I have table in SAS with missing values like below:

col1 | col2 | col3 | ... | coln
-----|------|------|-----|-------
111  |      | abc  | ... | abc
222  | 11   | C1   | ... | 11
333  | 18   |      | ... | 12
...  | ...  | ...  | ... | ...

And I need to delete from above table variables where is more than 80% missing values (>=80%).

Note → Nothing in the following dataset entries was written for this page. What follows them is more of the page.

`config.mk`:
```
export PLATFORM = sky130hd
export DESIGN_NAME = ident_reply_user_matcher_top_flat
export DESIGN_NICKNAME = d
export VERILOG_FILES = /design/src/hdl/irum_pkg.sv /design/src/hdl/irum_reply_if.sv /design/src/hdl/irum_result_if.sv /design/src/hdl/ident_reply_user_matcher_top.sv /design/src/hdl/irum_parser.sv /design/src/flat_wrapper.sv
export SDC_FILE = /design/constraint.sdc
export NUM_CORES = 1
export LEC_CHECK = 0
export BUFFER_PORTS_ARGS = -buffer_cell sky130_fd_sc_hd__clkbuf_2
export CORE_ASPECT_RATIO = 1.5
export CORE_MARGIN = 2
export CORE_UTILIZATION = 40
export DETAILED_ROUTE_END_ITERATION = 10
export SLEW_MARGIN = 20
export SYNTH_ARGS = -nofsm -noshare
export SYNTH_HDL_FRONTEND = slang
export SYNTH_SLANG_ARGS = --single-unit
```
`constraint.sdc`:
```
create_clock -name clk -period 3.4 [get_ports clk]
set_input_delay 0.51 -clock clk [delete_from_list [all_inputs] [get_ports clk]]
set_output_delay 0.51 -clock clk [all_outputs]
set_load 0.005 [all_outputs]
```
`src/hdl/irum_pkg.sv`:
```
// irum_pkg: widths, character codes, verdict codes and helper functions
// for the ident reply user matcher; no dependencies
`timescale 1ns / 1ps
`default_nettype none

package irum_pkg;

	localparam int MAX_REPLY_BYTES = 127;
	localparam int MAX_USER_BYTES  = 8;

	localparam int BYTE_W       = 8;
	localparam int USER_W       = 64;
	localparam int LEN_W        = 4;
	localparam int CFG_IDX_W    = 2;
	localparam int CFG_DATA_W   = 64;
	localparam int VERDICT_W    = 3;
	localparam int SEEN_W       = $clog2(MAX_REPLY_BYTES + 1);
	localparam int NAME_IDX_W   = $clog2(MAX_USER_BYTES + 1);
	localparam int KW_IDX_W     = 3;
	localparam int KEYWORD_LEN  = 6;

	localparam logic [CFG_IDX_W-1:0] CFG_EXPECTED_USER   = 2'd0;
	localparam logic [CFG_IDX_W-1:0] CFG_EXPECTED_LENGTH = 2'd1;

	localparam logic [BYTE_W-1:0] CHAR_COLON = 8'h3a;
	localparam logic [BYTE_W-1:0] CHAR_CR    = 8'h0d;
	localparam logic [BYTE_W-1:0] CHAR_LF    = 8'h0a;
	localparam logic [BYTE_W-1:0] CHAR_NUL   = 8'h00;
	localparam logic [BYTE_W-1:0] CHAR_SPACE = 8'h20;
	localparam logic [BYTE_W-1:0] CHAR_LC_A  = 8'h61;
	localparam logic [BYTE_W-1:0] CHAR_LC_Z  = 8'h7a;
	localparam logic [BYTE_W-1:0] CASE_BIT   = 8'h20;

	typedef enum logic [VERDICT_W-1:0] {
		VERDICT_MATCH        = 3'd0,
		VERDICT_NAME_DIFFERS = 3'd1,
		VERDICT_NO_COLON1    = 3'd2,
		VERDICT_NO_COLON2    = 3'd3,
		VERDICT_BAD_KEYWORD  = 3'd4,
		VERDICT_NO_COLON3    = 3'd5
	} verdict_t;

	typedef enum logic [5:0] {
		PH_PORTS   = 6'b000001,
		PH_KSPACE  = 6'b000010,
		PH_KEYWORD = 6'b000100,
		PH_OSTYPE  = 6'b001000,
		PH_NSPACE  = 6'b010000,
		PH_NAME    = 6'b100000
	} phase_t;

	typedef struct packed {
		logic [USER_W-1:0]     user;
		logic [NAME_IDX_W-1:0] limit;
	} cfg_t;

	// upper-case fold of a-z only
	function automatic logic [BYTE_W-1:0] fold(input logic [BYTE_W-1:0] c);
		logic [BYTE_W-1:0] r;
		r = c;
		if (c >= CHAR_LC_A && c <= CHAR_LC_Z) begin
			r = c & ~CASE_BIT;
		end
		return r;
	endfunction

	function automatic logic [BYTE_W-1:0] keyword_char(input logic [KW_IDX_W-1:0] i);
		logic [BYTE_W-1:0] r;
		case (i)
			3'd0:    r = 8'h55; // U
			3'd1:    r = 8'h53; // S
			3'd2:    r = 8'h45; // E
			3'd3:    r = 8'h52; // R
			3'd4:    r = 8'h49; // I
			3'd5:    r = 8'h44; // D
			default: r = 8'h00;
		endcase
		return r;
	endfunction

endpackage

`default_nettype wire

```
`src/hdl/irum_reply_if.sv`:
```
// irum_reply_if: input channel carrying one reply byte per beat
// depends on irum_pkg
`timescale 1ns / 1ps
`default_nettype none

interface irum_reply_if;
	logic                        valid;
	logic                        ready;
	logic [irum_pkg::BYTE_W-1:0] reply_byte;
	logic                        end_of_reply;

	modport source (output valid, output reply_byte, output end_of_reply, input ready);
	modport sink   (input valid, input reply_byte, input end_of_reply, output ready);
endinterface

`default_nettype wire

```
`src/hdl/irum_result_if.sv`:
```
// irum_result_if: output channel carrying one verdict per beat
// depends on irum_pkg
`timescale 1ns / 1ps
`default_nettype none

interface irum_result_if;
	logic                           valid;
	logic                           ready;
	logic                           user_matches;
	logic [irum_pkg::VERDICT_W-1:0] verdict;

	modport source (output valid, output user_matches, output verdict, input ready);
	modport sink   (input valid, input user_matches, input verdict, output ready);
endinterface

`default_nettype wire

```
`src/hdl/ident_reply_user_matcher_top.sv`:
```
// ident_reply_user_matcher_top: input register, parser, result register, config
// depends on irum_pkg, irum_reply_if, irum_result_if, irum_parser
// a byte marked end_of_reply is held in the input register, then its verdict is registered in the result register
// throughput: one byte per cycle while no final byte waits behind a pending verdict
// a pending verdict stalls the input only when the next final byte is ready behind it
// reset: asynchronous, parse state to the start of a reply, config and valids to zero
`timescale 1ns / 1ps
`default_nettype none

module ident_reply_user_matcher_top (
	input  wire logic                            clk,
	input  wire logic                            arst_n,
	irum_reply_if.sink                           reply,
	irum_result_if.source                        result,
	input  wire logic                            cfg_we,
	input  wire logic [irum_pkg::CFG_IDX_W-1:0]  cfg_index,
	input  wire logic [irum_pkg::CFG_DATA_W-1:0] cfg_data
);

	logic [irum_pkg::USER_W-1:0] user_q;
	logic [irum_pkg::LEN_W-1:0]  len_q;
	irum_pkg::cfg_t              cfg;

	logic                        valid_s1;
	logic [irum_pkg::BYTE_W-1:0] byte_s1;
	logic                        last_s1;

	logic                        out_valid_q;
	irum_pkg::verdict_t          verdict_q;
	irum_pkg::verdict_t          verdict;

	logic                        out_free;
	logic                        adv;
	logic                        accept;

	always_ff @(posedge clk or negedge arst_n) begin
		if (!arst_n) begin
			user_q <= '0;
			len_q  <= '0;
		end else if (cfg_we) begin
			case (cfg_index)
				irum_pkg::CFG_EXPECTED_USER:   user_q <= cfg_data[irum_pkg::USER_W-1:0];
				irum_pkg::CFG_EXPECTED_LENGTH: len_q  <= cfg_data[irum_pkg::LEN_W-1:0];
				default: ;
			endcase
		end
	end

	// lengths above the buffer are clamped
	assign cfg.user  = user_q;
	assign cfg.limit = (len_q > irum_pkg::LEN_W'(irum_pkg::MAX_USER_BYTES))
	                   ? irum_pkg::NAME_IDX_W'(irum_pkg::MAX_USER_BYTES)
	                   : irum_pkg::NAME_IDX_W'(len_q);

	assign out_free    = !out_valid_q || result.ready;
	assign adv         = valid_s1 && (!last_s1 || out_free);
	assign reply.ready = !valid_s1 || adv;
	assign accept      = reply.valid && reply.ready;

	always_ff @(posedge clk or negedge arst_n) begin
		if (!arst_n) begin
			valid_s1 <= 1'b0;
		end else if (accept) begin
			valid_s1 <= 1'b1;
		end else if (adv) begin
			valid_s1 <= 1'b0;
		end
	end

	always_ff @(posedge clk) begin
		if (accept) begin
			byte_s1 <= reply.reply_byte;
			last_s1 <= reply.end_of_reply;
		end
	end

	irum_parser u_parser (
		.clk     (clk),
		.arst_n  (arst_n),
		.step    (adv),
		.byte_in (byte_s1),
		.last    (last_s1),
		.cfg     (cfg),
		.verdict (verdict)
	);

	always_ff @(posedge clk or negedge arst_n) begin
		if (!arst_n) begin
			out_valid_q <= 1'b0;
		end else if (adv && last_s1) begin
			out_valid_q <= 1'b1;
		end else if (result.ready) begin
			out_valid_q <= 1'b0;
		end
	end

	always_ff @(posedge clk) begin
		if (adv && last_s1) begin
			verdict_q <= verdict;
		end
	end

	assign result.valid        = out_valid_q;
	assign result.verdict      = verdict_q;
	assign result.user_matches = (verdict_q == irum_pkg::VERDICT_MATCH);

	// a final byte that leaves the input register always lands a verdict
	a_final_beat_lands: assert property (@(posedge clk) disable iff (!arst_n)
		adv && last_s1 |=> result.valid)
		else $error("final byte did not produce a verdict");

	// input stalls only behind a final byte blocked by a pending verdict
	a_stall_cause: assert property (@(posedge clk) disable iff (!arst_n)
		!reply.ready |-> valid_s1 && last_s1 && out_valid_q && !result.ready)
		else $error("input stalled without a blocked verdict");

	// verdict codes stay within the defined set
	a_verdict_range: assert property (@(posedge clk) disable iff (!arst_n)
		result.valid |-> (verdict_q == irum_pkg::VERDICT_MATCH
			|| verdict_q == irum_pkg::VERDICT_NAME_DIFFERS
			|| verdict_q == irum_pkg::VERDICT_NO_COLON1
			|| verdict_q == irum_pkg::VERDICT_NO_COLON2
			|| verdict_q == irum_pkg::VERDICT_BAD_KEYWORD
			|| verdict_q == irum_pkg::VERDICT_NO_COLON3))
		else $error("verdict code out of range");

	// a verdict not taken is not overwritten by the next final byte
	a_no_overwrite: assert property (@(posedge clk) disable iff (!arst_n)
		result.valid && !result.ready |-> !(adv && last_s1))
		else $error("pending verdict overwritten");

endmodule

`default_nettype wire

```
`src/hdl/irum_parser.sv`:
```
// irum_parser: per-byte parse state of one ident reply and its verdict
// depends on irum_pkg
`timescale 1ns / 1ps
`default_nettype none

module irum_parser (
	input  wire logic                        clk,
	input  wire logic                        arst_n,
	input  wire logic                        step,
	input  wire logic [irum_pkg::BYTE_W-1:0] byte_in,
	input  wire logic                        last,
	input  wire irum_pkg::cfg_t              cfg,
	output irum_pkg::verdict_t               verdict
);

	irum_pkg::phase_t                    phase_q, phase_n;
	logic [irum_pkg::KW_IDX_W-1:0]       kw_idx_q, kw_idx_n;
	logic                                kw_ok_q, kw_ok_n;
	logic [irum_pkg::NAME_IDX_W-1:0]     name_idx_q, name_idx_n;
	logic                                name_diff_q, name_diff_n;
	logic [irum_pkg::SEEN_W-1:0]         seen_q, seen_n;
	logic                                ended_q, ended_n;

	logic                                take;
	logic                                term;
	logic                                is_colon;
	logic                                is_space;
	logic                                do_name;
	logic [2:0]                          name_sel;
	logic [irum_pkg::BYTE_W-1:0]         exp_char;
	logic                                name_eq;

	assign is_colon = (byte_in == irum_pkg::CHAR_COLON);
	assign is_space = (byte_in == irum_pkg::CHAR_SPACE);
	assign term     = (byte_in == irum_pkg::CHAR_CR) || (byte_in == irum_pkg::CHAR_LF)
	                  || (byte_in == irum_pkg::CHAR_NUL);
	assign take     = !ended_q
	                  && (seen_q < irum_pkg::SEEN_W'(irum_pkg::MAX_REPLY_BYTES));

	// byte lane of the expected name, taken modulo eight
	assign name_sel      = name_idx_q[2:0];
	assign exp_char      = cfg.user[8*name_sel +: 8];
	assign name_eq       = (irum_pkg::fold(byte_in) == irum_pkg::fold(exp_char));

	always_comb begin
		phase_n     = phase_q;
		kw_idx_n    = kw_idx_q;
		kw_ok_n     = kw_ok_q;
		name_idx_n  = name_idx_q;
		name_diff_n = name_diff_q;
		seen_n      = seen_q;
		ended_n     = ended_q;
		do_name     = 1'b0;
		if (take) begin
			seen_n = seen_q + 1'b1;
			if (term) begin
				ended_n = 1'b1;
			end else begin
				unique case (phase_q)
					irum_pkg::PH_PORTS: begin
						if (is_colon) phase_n = irum_pkg::PH_KSPACE;
					end
					irum_pkg::PH_KSPACE: begin
						if (is_colon) begin
							kw_ok_n = 1'b0;
							phase_n = irum_pkg::PH_OSTYPE;
						end else if (!is_space) begin
							phase_n  = irum_pkg::PH_KEYWORD;
							if (irum_pkg::fold(byte_in)
							    != irum_pkg::keyword_char(irum_pkg::KW_IDX_W'(0)))
								kw_ok_n = 1'b0;
							kw_idx_n = irum_pkg::KW_IDX_W'(1);
						end
					end
					irum_pkg::PH_KEYWORD: begin
						if (is_colon) begin
							// short keyword fails
							if (kw_idx_q < irum_pkg::KW_IDX_W'(irum_pkg::KEYWORD_LEN))
								kw_ok_n = 1'b0;
							phase_n = irum_pkg::PH_OSTYPE;
						end else if (kw_idx_q < irum_pkg::KW_IDX_W'(irum_pkg::KEYWORD_LEN)) begin
							if (irum_pkg::fold(byte_in) != irum_pkg::keyword_char(kw_idx_q))
								kw_ok_n = 1'b0;
							kw_idx_n = kw_idx_q + 1'b1;
						end
					end
					irum_pkg::PH_OSTYPE: begin
						if (is_colon) phase_n = irum_pkg::PH_NSPACE;
					end
					irum_pkg::PH_NSPACE: begin
						if (!is_space) begin
							phase_n = irum_pkg::PH_NAME;
							do_name = 1'b1;
						end
					end
					irum_pkg::PH_NAME: begin
						do_name = 1'b1;
					end
					default: begin
						phase_n = irum_pkg::PH_PORTS;
					end
				endcase
			end
		end
		if (do_name) begin
			if (name_idx_q < cfg.limit) begin
				if (!name_eq) name_diff_n = 1'b1;
				name_idx_n = name_idx_q + 1'b1;
			end else begin
				name_diff_n = 1'b1;
			end
		end
	end

	always_comb begin
		if (phase_n == irum_pkg::PH_PORTS) begin
			verdict = irum_pkg::VERDICT_NO_COLON1;
		end else if (phase_n == irum_pkg::PH_KSPACE || phase_n == irum_pkg::PH_KEYWORD) begin
			verdict = irum_pkg::VERDICT_NO_COLON2;
		end else if (!kw_ok_n) begin
			verdict = irum_pkg::VERDICT_BAD_KEYWORD;
		end else if (phase_n == irum_pkg::PH_OSTYPE) begin
			verdict = irum_pkg::VERDICT_NO_COLON3;
		end else if (name_diff_n || (name_idx_n != cfg.limit)) begin
			verdict = irum_pkg::VERDICT_NAME_DIFFERS;
		end else begin
			verdict = irum_pkg::VERDICT_MATCH;
		end
	end

	always_ff @(posedge clk or negedge arst_n) begin
		if (!arst_n) begin
			phase_q     <= irum_pkg::PH_PORTS;
			kw_idx_q    <= '0;
			kw_ok_q     <= 1'b1;
			name_idx_q  <= '0;
			name_diff_q <= 1'b0;
			seen_q      <= '0;
			ended_q     <= 1'b0;
		end else if (step) begin
			if (last) begin
				// verdict given, start over for the next reply
				phase_q     <= irum_pkg::PH_PORTS;
				kw_idx_q    <= '0;
				kw_ok_q     <= 1'b1;
				name_idx_q  <= '0;
				name_diff_q <= 1'b0;
				seen_q      <= '0;
				ended_q     <= 1'b0;
			end else begin
				phase_q     <= phase_n;
				kw_idx_q    <= kw_idx_n;
				kw_ok_q     <= kw_ok_n;
				name_idx_q  <= name_idx_n;
				name_diff_q <= name_diff_n;
				seen_q      <= seen_n;
				ended_q     <= ended_n;
			end
		end
	end

endmodule

`default_nettype wire

```
`src/flat_wrapper.sv`:
```
// flat-port wrapper written by rule: the top's interface ports become plain ports
module ident_reply_user_matcher_top_flat 
  (clk, arst_n, cfg_we, cfg_index, cfg_data, reply_valid, reply_reply_byte, reply_end_of_reply, reply_ready, result_valid, result_user_matches, result_verdict, result_ready);
  irum_reply_if reply_i ();
  irum_result_if result_i ();
  input  wire logic clk;
  input  wire logic arst_n;
  input  wire logic cfg_we;
  input  wire logic [irum_pkg::CFG_IDX_W-1:0] cfg_index;
  input  wire logic [irum_pkg::CFG_DATA_W-1:0] cfg_data;
  input wire logic [$bits(reply_i.valid)-1:0] reply_valid;
  input wire logic [$bits(reply_i.reply_byte)-1:0] reply_reply_byte;
  input wire logic [$bits(reply_i.end_of_reply)-1:0] reply_end_of_reply;
  output wire logic [$bits(reply_i.ready)-1:0] reply_ready;
  output wire logic [$bits(result_i.valid)-1:0] result_valid;
  output wire logic [$bits(result_i.user_matches)-1:0] result_user_matches;
  output wire logic [$bits(result_i.verdict)-1:0] result_verdict;
  input wire logic [$bits(result_i.ready)-1:0] result_ready;
  assign reply_i.valid = reply_valid;
  assign reply_i.reply_byte = reply_reply_byte;
  assign reply_i.end_of_reply = reply_end_of_reply;
  assign reply_ready = reply_i.ready;
  assign result_valid = result_i.valid;
  assign result_user_matches = result_i.user_matches;
  assign result_verdict = result_i.verdict;
  assign result_i.ready = result_ready;
  ident_reply_user_matcher_top u_core (.clk(clk), .arst_n(arst_n), .reply(reply_i), .result(result_i), .cfg_we(cfg_we), .cfg_index(cfg_index), .cfg_data(cfg_data));
endmodule
```
==> impl_metrics.json, run 1 <==
{
  "final_hold_viol_count": 0,
  "gr-usage-met3": 0.0360,
  "drive_gt1_frac": 0.383,
  "fmax_mhz": 318,
  "synth_edf_count": 12,
  "grt_max_degree": 80,
  "port_buffers": 85,
  "fin_crit_ps": 3150,
  "antenna_found_initial": 0,
  "syn_nets": 591,
  "post_cts_resized": 0,
  "setup_viol": 0,
  "vias": 4257,
  "die-area_um2": 15400,
  "tns_ps": 0,
  "cp_cell_sequence": "xnor2_1 > a22o_1 > a211oi_4 > and4b_1 > nand2_1 > xnor2_1 > mux2_4 > nor4b_4 > o32ai_2",
  "cts_sinks": 105,
  "crit_family": "compound AO/OA/AOI/OAI gates",
  "setup.worst_path.end_class": "flop",
  "p_leak_uw": 0.00289,
  "cts_setup_buffers": 0,
  "drtIter0Drc": 154,
  "cp_max_fo": 11,
  "cts_hold_buf": 0,
  "ir_drop_v": 0.000359,
  "crit_top_cell": "xnor2_1",
  "grt_pass1_wl_um": 22200,
  "finalNonFillerCells": 784,
  "grt-busiest-layer": "met2",
  "grt_usage": 0.186,
  "vias_per_cell": 5.43,
  "final_core_util": 0.481,
  "numCtsBuffers": 9,
  "io_pins": 86,
  "p_per_area_nw_per_um2": 528,
  "postSynthCellCount": 501,
  "use_met1": 0.214,
  "grtUsageMet2": 0.336,
  "rsz0062_at_grt": "no",
  "fin_nets": 677,
  "drv_cap": 0,
  "cp_num_buf_inv": 0,
  "finalPower_uw": 3570,
  "clkTransAtPathRegs_ps": 80,
  "cpPeakStageDelay_ps": 560,
  "dp_hpwl_um": 10400,
  "slew_headroom": 0.410,
  "dp.cells": 767,
  "synth_seq_area_share": 0.466,
  "routedWlPerCell_um": 17.7,
  "min_period_over_period": 0.925,
  "drt_first_pass_iters": 4,
  "worst_pin_slew_ps": 878,
  "hold_class": "in2async",
  "die_h_um": 151,
  "wl_um": 13800,
  "synthFlopType": "dfrtp_1",
  "ctsHtreeMaxLevel": 3,
  "design.core.area_um2": 14100,
  "overflow": 0,
  "cts_buffer_depth": 2,
  "fill_cells": 1331,
  "cts_tree": "built",
  "critPathSlowestCell": "edfxtp_1",
  "async_flop_share": 0.886,
  "num_antenna_cells": 0,
  "grt_pass1_vias": 4406,
  "ys_ff_latch": 105,
  "worstSetupPathType": "reg2reg",
  "synthToLayoutAreaGrowth_pct": 17.0,
  "start_util": 0.411,
  "die_w_um": 102,
  "drc_errors": 0,
  "synth_area_per_cell_um2": 11.5,
  "fp-row-count": 53,
  "ys.warnings.count": 0,
  "start_kind": "flop",
  "report.final.slew_viol_count": 0,
  "skew_ps": 15.5,
  "clock_tree.root_cell": "clkbuf_16",
  "synth_area_um2": 5780,
  "place.gp.congestion": 0.904,
  "clk_latency_ps": 370,
  "worstPathRequired_ps": 3480,
  "postRouteAntennaNets": 0,
  "outcome": "finished, final reports clean",
  "synth_cell_types": 72,
  "worstPathArrival_ps": 3230
}
worst paths after layout:
path / end / slack, ps / start / cells after the start
setup / recovery: u_core.result.verdict[0] / 250 / u_core.byte_s1[3] / 9
hold / removal: u_core.u_parser.kw_idx_q[2] / 40 / arst_n / 1
setup reg to reg: u_core.result.verdict[0] / 250 / u_core.byte_s1[3] / 9
hold reg to reg: u_core.user_q[27] / 510 / u_core.user_q[27] / 1
max in group asynchronous: u_core.user_q[25] / 2630 / arst_n / 3
min in group clk: u_core.last_s1 / 320 / reply_end_of_reply / 1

How can I do taht in SAS ?

dingaro
  • 2,156
  • 9
  • 29
  • Check out this answer from Reeza: https://communities.sas.com/t5/SAS-Programming/Calculate-percent-missing-in-long-dataset/td-p/499995 – Stu Sztukowski Dec 01 '22 at 23:56
  • Stu Sztukowski I saw this post but it does not work for me, I do not know why, but it generate only 1 row in output, maybe do you have other solution ? :) – dingaro Dec 02 '22 at 00:04
  • Are all of the variables you want to potentially drop numeric? Or do you also need to test some that are character strings? – Tom Dec 02 '22 at 01:11

1 Answers1

2

The macro below will create a macro variable named &drop_vars that holds a list of variables to drop from your dataset that exceed missing threshold. This works for both character and numeric variables. If you have a ton of them then this macro will fail but it can easily be modified to handle any number of variables. You can save and reuse this macro.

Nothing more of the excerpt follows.